FHO: Looking ahead, what opportunities do you see to further advance a housing justice narrative? What’s on the horizon?

Dorian Warren: I think we’re seeing nails in the coffin of neoliberalism that create openings for us going ahead. Some big narratives on the economy and the role of government are up for grabs in ways they were not before the pandemic.

Michael McAfee: I agree, we are at an inflection point. The nation is talking about housing in ways it hasn’t before, and folks are gaining the capacity, appetite, and energy to do something about it. We also have an invitation, embedded in the founding documents of this nation, to continue to perfect our democracy and our economy. We should take up that invitation. If we could see our fates as inextricably bound to each other, we could possibly get beyond the NIMBYism surrounding housing. We have an opportunity, from a nation-building standpoint, to find the stories that would allow us to see our fates as connected—and design just and fair places and a fair and just housing economy.

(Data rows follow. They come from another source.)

This design comes from an exercise in tuning for a short achievable clock period and few clock cycles per item on the open sky130 flow, not from production work. The RTL was checked by simulation tests, not by an equivalence proof against the original design.

== job 102 ==
==> module rsAlu, before the edit <==
module rsAlu #(
    parameter int K  = 5,   
    parameter int KS = 3    
) (
    input  logic [DataWidth-1:0]      a,
    input  logic [DataWidth-1:0]      b,
    input  logic                      sub,
    input  logic                      subN,   
    input  logic [1:0][3:0]           tt,     
    input  logic [3:0]                tt0,    
    input  logic [4:0]                sl,     
    input  logic [4:0]                sr,
    input  logic                      lt,
    input  logic [K-1:0][3:0]         fwd,
    input  logic [K-1:0][3:0]         flN,    
    input  logic [K-1:0][3:0]         frN,    
    input  logic [K-1:0][DataWidth-1:0] ex,
    output logic [K-1:0][DataWidth-1:0] y
);
    localparam int N = DataWidth;
    localparam int L = $clog2(DataWidth);
    logic [N-1:0] g [L+1];
    logic [N-1:0] t [L+1];
    logic [N-1:0] c;
    rsPg0 pg0Inst (.a(a[0]), .b(b[0]), .s(sub), .gN(g[0][0]));
    assign t[0][0] = 1'b0;   
    for (genvar i = 1; i < N; i++) begin : gPg
        if (i < N / 2) begin : gLo
            logic gp, gpI, tp, tpI;
            rsPgPre preInst (.a(a[i]), .b(b[i]), .g(gp), .gI(gpI), .t(tp), .tI(tpI));
            rsPgSel selInst (.s(sub), .g(gp), .gI(gpI), .t(tp), .tI(tpI),
                             .gN(g[0][i]), .tN(t[0][i]));
        end else begin : gHi
            logic gp, gpI, tp, tpI;
            rsPgPre preInst (.a(a[i]), .b(b[i]), .g(gp), .gI(gpI), .t(tp), .tI(tpI));
            rsPgSel selInst (.s(subN), .g(gpI), .gI(gp), .t(tpI), .tI(tp),
                             .gN(g[0][i]), .tN(t[0][i]));
        end
    end
    for (genvar l = 1; l <= L; l++) begin : gLevel
        localparam int D = 1 << (l - 1);
        for (genvar i = 0; i < N; i++) begin : gBit
            if (i < D) begin : gPass
                rsInv invInst (.a(g[l-1][i]), .y(g[l][i]));
                assign t[l][i] = 1'b0;
            end else if (i < 2 * D) begin : gLast
                if (l % 2 == 1) begin : gI
                    rsPreIg preInst (.gNh(g[l-1][i]), .tNh(t[l-1][i]), .gNl(g[l-1][i-D]),
                                     .g(g[l][i]));
                end else begin : gT
                    rsPreTg preInst (.gh(g[l-1][i]), .th(t[l-1][i]), .gl(g[l-1][i-D]),
                                     .gN(g[l][i]));
                end
                assign t[l][i] = 1'b0;
            end else begin : gNode
                if (l % 2 == 1) begin : gI
                    rsPreI preInst (.gNh(g[l-1][i]), .tNh(t[l-1][i]), .gNl(g[l-1][i-D]),
                                    .tNl(t[l-1][i-D]), .g(g[l][i]), .t(t[l][i]));
                end else begin : gT
                    rsPreT preInst (.gh(g[l-1][i]), .th(t[l-1][i]), .gl(g[l-1][i-D]),
                                    .tl(t[l-1][i-D]), .gN(g[l][i]), .tN(t[l][i]));
                end
            end
        end
    end
    assign c = {g[L][N-2:0], sub};
    logic c31b;
    rsPreIg c31Inst (.gNh(g[L-1][N-2]), .tNh(t[L-1][N-2]), .gNl(g[L-1][N-2-(1<<(L-1))]),
                     .g(c31b));
    logic [N-1:0] shlN, shrN;
    rsShift shiftInst (.a(a), .sl(sl), .sr(sr), .lN(shlN), .rN(shrN));
    logic [K*N-1:0] yf;
    assign y = yf;
    for (genvar j = 0; j < N; j++) begin : gOb
        logic e1, e0, cs;
        assign cs = (j == 0) ? c31b : c[j];
        if (j == 0) begin : gCand0
            rsCand #(.Lt(1'b1)) candInst (
                .a (a[j]), .b (b[j]), .tt1 (tt0), .tt0 (tt0),
                .lt (lt), .a31 (a[N-1]), .b31 (b[N-1]), .e1 (e1), .e0 (e0)
            );
        end else begin : gCandN
            rsCand #(.Lt(1'b0)) candInst (
                .a (a[j]), .b (b[j]), .tt1 (tt[1]), .tt0 (tt[0]),
                .lt (lt), .a31 (a[N-1]), .b31 (b[N-1]), .e1 (e1), .e0 (e0)
            );
        end
        for (genvar k = 0; k < K; k++) begin : gOut
            if (k < KS || j < 5) begin : gUsed
                logic f1N, f0N, x1N, x0N, yb;
                rsEarly earlyInst (.e1(e1), .e0(e0), .fwd(fwd[k][j/8]), .ex(ex[k][j]),
                                   .f1N(f1N), .f0N(f0N));
                rsGate gateInst (.lN(shlN[j]), .rN(shrN[j]), .flN(flN[k][j/8]),
                                 .frN(frN[k][j/8]), .f1N(f1N), .f0N(f0N), .x1N(x1N), .x0N(x0N));
                rsMuxI muxInst (.s(cs), .a1N(x1N), .a0N(x0N), .y(yb));
                assign yf[k*N+j] = yb;
            end else begin : gUnused
                assign yf[k*N+j] = 1'b0;
            end
        end
    end
endmodule
Settings: LEC_CHECK=0, CAP_MARGIN=20, CORE_MARGIN=2, CORE_UTILIZATION=25, PLACE_DENSITY=0.45, SETUP_SLACK_MARGIN=3, SLEW_MARGIN=20, SYNTH_HIERARCHICAL=1, SYNTH_MINIMUM_KEEP_SIZE=0; clock period 5.0 ns.
run.sh (not shown) runs the stock make flow with config.mk's settings and CLKGATE_MAP_FILE= SYNTH_SCRIPT=/design/flow/synth_recipe.tcl, a recipe that flattens the netlist after the stock synthesis.
Testbench counts of job 102, summed over its fixed seeds: cycles 3,216, items 3,200.
This design comes from an exercise in tuning for small area on the open sky130 flow, not from production work. Function was checked by simulation only, so behaviour that the tests miss may differ from the original. Power and IR drop assume default switching activity.

## the baseline
==> flow/design.v (excerpt) <==
module pixel_compositor (
    input  logic        Clk,
    input  logic        Reset,
    input  logic        frame_start,
    input  logic        de,
    input  logic [9:0]  DrawX,
    input  logic [9:0]  DrawY,
    input  logic [9:0]  X,
    input  logic [9:0]  Y,
    input  logic [9:0]  size,
    input  logic [7:0]  x_vec,
    input  logic [7:0]  y_vec,
    input  logic        map_en,
    input  logic        wall_on,
    input  logic [11:0] wall_color,
    input  logic [11:0] memdata,
    output logic [3:0]  Red,
    output logic [3:0]  Green,
    output logic [3:0]  Blue,
    output logic        out_valid,
    output logic        dots_ready
);
    logic [9:0] x_lat, y_lat, s_lat;
    logic [7:0] xv_lat, yv_lat;
    logic       par_ok;
    logic [9:0] x_dot, y_dot;
    logic [7:0] xv_dot, yv_dot;
    logic       dot_ok;
    logic [3:0] cnt;
    logic       rdy;
    always_ff @(posedge Clk) begin
        if (frame_start) begin
            x_lat <= X; y_lat <= Y; s_lat <= size; xv_lat <= x_vec; yv_lat <= y_vec;
        end
        if (cnt == 4'd10 && !frame_start) begin
            x_dot <= x_lat; y_dot <= y_lat; xv_dot <= xv_lat; yv_dot <= yv_lat;
        end
    end
    always_ff @(posedge Clk) begin
        if (Reset) begin
            cnt <= '0; rdy <= 1'b0; par_ok <= 1'b0; dot_ok <= 1'b0;
        end else if (frame_start) begin
            cnt <= 4'd1; rdy <= 1'b0; par_ok <= 1'b1;
        end else if (cnt == 4'd10) begin
            cnt <= '0; rdy <= 1'b1; dot_ok <= 1'b1;
        end else if (cnt != 4'd0) begin
            cnt <= cnt + 4'd1;
        end
    end
    logic [8:0] hx, hy;
    logic       dot_hit;
    dot_axis u_dx (.d(DrawX[7:0]), .p(x_dot), .a(xv_dot), .hit(hx));
    dot_axis u_dy (.d(DrawY[7:0]), .p(y_dot), .a(yv_dot), .hit(hy));
        assign dot_hit = dot_ok ? |(hx & hy) : (DrawX[7:0] == 8'd0 && DrawY[7:0] == 8'd0);
    logic signed [10:0] ddx, ddy;
  ...
Size: roughly 120 flip-flops, roughly 110 I/O pins, about 0.014 mm2 of cells after synthesis.
==> module dot_axis, before the edit <==
module dot_axis (
    input  logic [7:0] d,
    input  logic [9:0] p,
    input  logic [7:0] a,
    output logic [8:0] hit
);
    logic [10:0] m3, m5, m7;
    logic [8:2]  c3;
    logic [9:3]  c5, c7;
    ha_cell h3 (.a(a[1]), .b(a[0]), .s(m3[1]), .co(c3[2]));
    for (genvar i = 2; i <= 7; i++) begin : g3
        fa_cell f (.a(a[i]), .b(a[i-1]), .c(c3[i]), .s(m3[i]), .co(c3[i+1]));
    end
    assign m3[0]     = a[0];
    assign m3[8]     = c3[8];
    assign m3[10:9]  = {2{a[7]}};
    ha_cell h5 (.a(a[2]), .b(a[0]), .s(m5[2]), .co(c5[3]));
    for (genvar i = 3; i <= 8; i++) begin : g5
        fa_cell f (.a(a[(i <= 7) ? i : 7]), .b(a[i-2]), .c(c5[i]), .s(m5[i]), .co(c5[i+1]));
    end
    assign m5[1:0] = a[1:0];
    assign m5[9]   = c5[9];
    assign m5[10]  = a[7];
    ha_cell h7 (.a(m3[2]), .b(a[0]), .s(m7[2]), .co(c7[3]));
    for (genvar i = 3; i <= 8; i++) begin : g7
        fa_cell f (.a(m3[i]), .b(a[i-2]), .c(c7[i]), .s(m7[i]), .co(c7[i+1]));
    end
    assign m7[1:0] = m3[1:0];
    assign m7[9]   = c7[9];
    assign m7[10]  = a[7];
    logic [5:0] h [9];
    logic [1:0] l [9];
    assign h[0] = 6'd0;                         assign l[0] = 2'd0;
    assign h[1] = {{4{a[7]}}, a[6:5]};          assign l[1] = a[4:3];
    assign h[2] = {{3{a[7]}}, a[6:4]};          assign l[2] = a[3:2];
    assign h[3] = m3[10:5];                     assign l[3] = m3[4:3];
    assign h[4] = {{2{a[7]}}, a[6:3]};          assign l[4] = a[2:1];
    assign h[5] = m5[10:5];                     assign l[5] = m5[4:3];
    assign h[6] = m3[9:4];                      assign l[6] = m3[3:2];
    assign h[7] = m7[10:5];                     assign l[7] = m7[4:3];
    assign h[8] = a[7:2];                       assign l[8] = a[1:0];
    logic [8:0] z;
    logic [8:1] cz;
    logic [7:0] nph;
    assign nph = ~p[9:2];
    assign z[0]  = d[0] ^ p[2];
    assign cz[1] = d[0] | nph[0];
    for (genvar i = 1; i <= 7; i++) begin : gz
        fa_cell f (.a(d[i]), .b(nph[i]), .c(cz[i]), .s(z[i]), .co(cz[i+1]));
    end
    assign z[8] = ~cz[8];
    logic       in0, in1;
    logic [5:0] w, wm;
    assign w   = z[5:0];
    assign wm  = w - 6'd1;
    assign in0 = (z[8:5] == 4'b0000) || (z[8:5] == 4'b1111);
    assign in1 = (z[8:5] == 4'b0000) || ((z[8:5] == 4'b1111) && (z[4:0] != 5'd0)) || (z == 9'd32);
    for (genvar k = 0; k < 9; k++) begin : gk
        logic [2:0] sk;
        logic       ak, bk;
        assign sk = {1'b0, l[k]} + {1'b0, p[1:0]};
        assign ak = (sk == 3'd3) || (sk == 3'd4) || (sk == 3'd5);
        assign bk = (sk == 3'd0) || (sk == 3'd1);
        assign hit[k] = (ak && in1 && (h[k] == wm)) || (bk && in0 && (h[k] == w));
    end
endmodule
Settings: LEC_CHECK=0, CAP_MARGIN=20, CORE_MARGIN=2, CORE_UTILIZATION=40, CTS_BUF_LIST=sky130_fd_sc_hd__clkbuf_8, SLEW_MARGIN=20, SYNTH_HIERARCHICAL=1; clock period 12.0 ns.
standard.sh (not shown) runs the stock make flow with config.mk's settings and CLKGATE_MAP_FILE= SYNTH_SCRIPT=/design/flow/synth_recipe.tcl, a recipe that flattens the netlist after the stock synthesis.
==> flow/flow/run.sh <==
#!/bin/bash
set -e
export BUFFER_PORTS_ARGS="-buffer_cell sky130_fd_sc_hd__buf_1"
export CTS_ARGS="-sink_clustering_enable -repair_clock_nets -buf_list sky130_fd_sc_hd__clkbuf_8 -dont_use_dummy_load"
bash standard.sh > standard_flow.log 2>&1
What the candidate does differently from the baseline at the input level:
--- a/flow/design.v
+++ b/flow/design.v
@@ -719,14 +719,15 @@
     assign w   = z[5:0];
     assign wm  = w - 6'd1;
     assign in0 = (z[8:5] == 4'b0000) || (z[8:5] == 4'b1111);
     assign in1 = (z[8:5] == 4'b0000) || ((z[8:5] == 4'b1111) && (z[4:0] != 5'd0)) || (z == 9'd32);
+    logic [3:0] qa, qb;
+    assign qa = {~(p[1] & p[0]), p[1] | p[0], p[1], p[1] & p[0]};
+    assign qb = {1'b0, 1'b0, ~p[1] & ~p[0], ~p[1]};
     for (genvar k = 0; k < 9; k++) begin : gk
-        logic [2:0] sk;
-        logic       ak, bk;
-        assign sk = {1'b0, l[k]} + {1'b0, p[1:0]};
-        assign ak = (sk == 3'd3) || (sk == 3'd4) || (sk == 3'd5);
-        assign bk = (sk == 3'd0) || (sk == 3'd1);
+        logic ak, bk;
+        assign ak = qa[l[k]];
+        assign bk = qb[l[k]];
         assign hit[k] = (ak && in1 && (h[k] == wm)) || (bk && in0 && (h[k] == w));
     end
 endmodule
 module sub4 (
### Flow results
The candidate vs. the baseline: smallest hold slack went up by 0.011 ns; number of logic stages on the critical path including buffering went up by 2. [compare] base=the baseline new=the candidate: achievable clock frequency went up by 0.97%; total wire length went down by about 1.6%; synthesized area went down by about 4%. Diff the baseline -> the candidate | die area | down by a few percent. Re register area: no difference whatsoever between the baseline and the candidate. Via count on the candidate is ahead of the baseline. Changes observed in the candidate relative to the baseline: post-layout instance area decreased 4.2%, part of the power in combinational logic went down 0.3 points.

That said, we are in perilous territory right now. We could still lose on racial equity because folks are too timid to fight for the things we care about, and housing is one of them. This moment is about finding our voice to advance a vision for America that doesn’t need to be throttled back because white folks—or Black folks—are uncomfortable with it. We have a right to advance an idea of America that is about improving the well-being of everyone. This is our moment to advance this vision.

FHO: What should philanthropy and other social change leaders do to make good use of the opportunities?

Dorian Warren: Funders need to make long-term commitments and also get comfortable with making big bets, calibrated to the scale of the crisis, that may not work out exactly as envisioned. And we’ll need a lot more collaboration to have an impact greater than the sum of the partners.

Glenn Harris: We need to put changes in a frame people can see themselves in. Stories of success feed hope, reveal what we mean by systemic impacts, and exercise the muscle of thinking systemically. We need support for narrative infrastructure, to deliver stories more broadly. And we need to continue to develop and disseminate tools and resources for engaging in conversations about narrative and for talking about housing justice in new ways.

Michael McAfee: The bottom line is that if you want to win on housing, you’ve got to win on race. If you want to win on race, you’ve got to win on the design challenges of the nation that are holding too many people back. The narrative will never be right until we get the race stuff and the design stuff right. We are in a moment where we’re going to either accelerate our work or we’re going to roll back into the Dark Ages, because our opposition is going to take us there. And if we roll back, it will be our own fault for not acting on the opportunity.